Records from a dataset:

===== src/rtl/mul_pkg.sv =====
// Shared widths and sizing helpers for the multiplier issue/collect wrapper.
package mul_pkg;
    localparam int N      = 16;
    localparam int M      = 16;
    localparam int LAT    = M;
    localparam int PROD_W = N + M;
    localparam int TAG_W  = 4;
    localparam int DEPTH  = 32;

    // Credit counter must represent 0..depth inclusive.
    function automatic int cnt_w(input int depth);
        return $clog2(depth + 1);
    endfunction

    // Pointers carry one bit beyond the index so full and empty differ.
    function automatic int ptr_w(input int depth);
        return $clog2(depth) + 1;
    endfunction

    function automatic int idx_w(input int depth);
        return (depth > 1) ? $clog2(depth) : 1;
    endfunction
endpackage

» EXERCISE DESCRIPTION
Exact copies of the lines from the one containing "return (depth >" through the final line of the records are all the answer should hold.

» RESPONSE BOX
        return (depth > 1) ? $clog2(depth) : 1;
    endfunction
endpackage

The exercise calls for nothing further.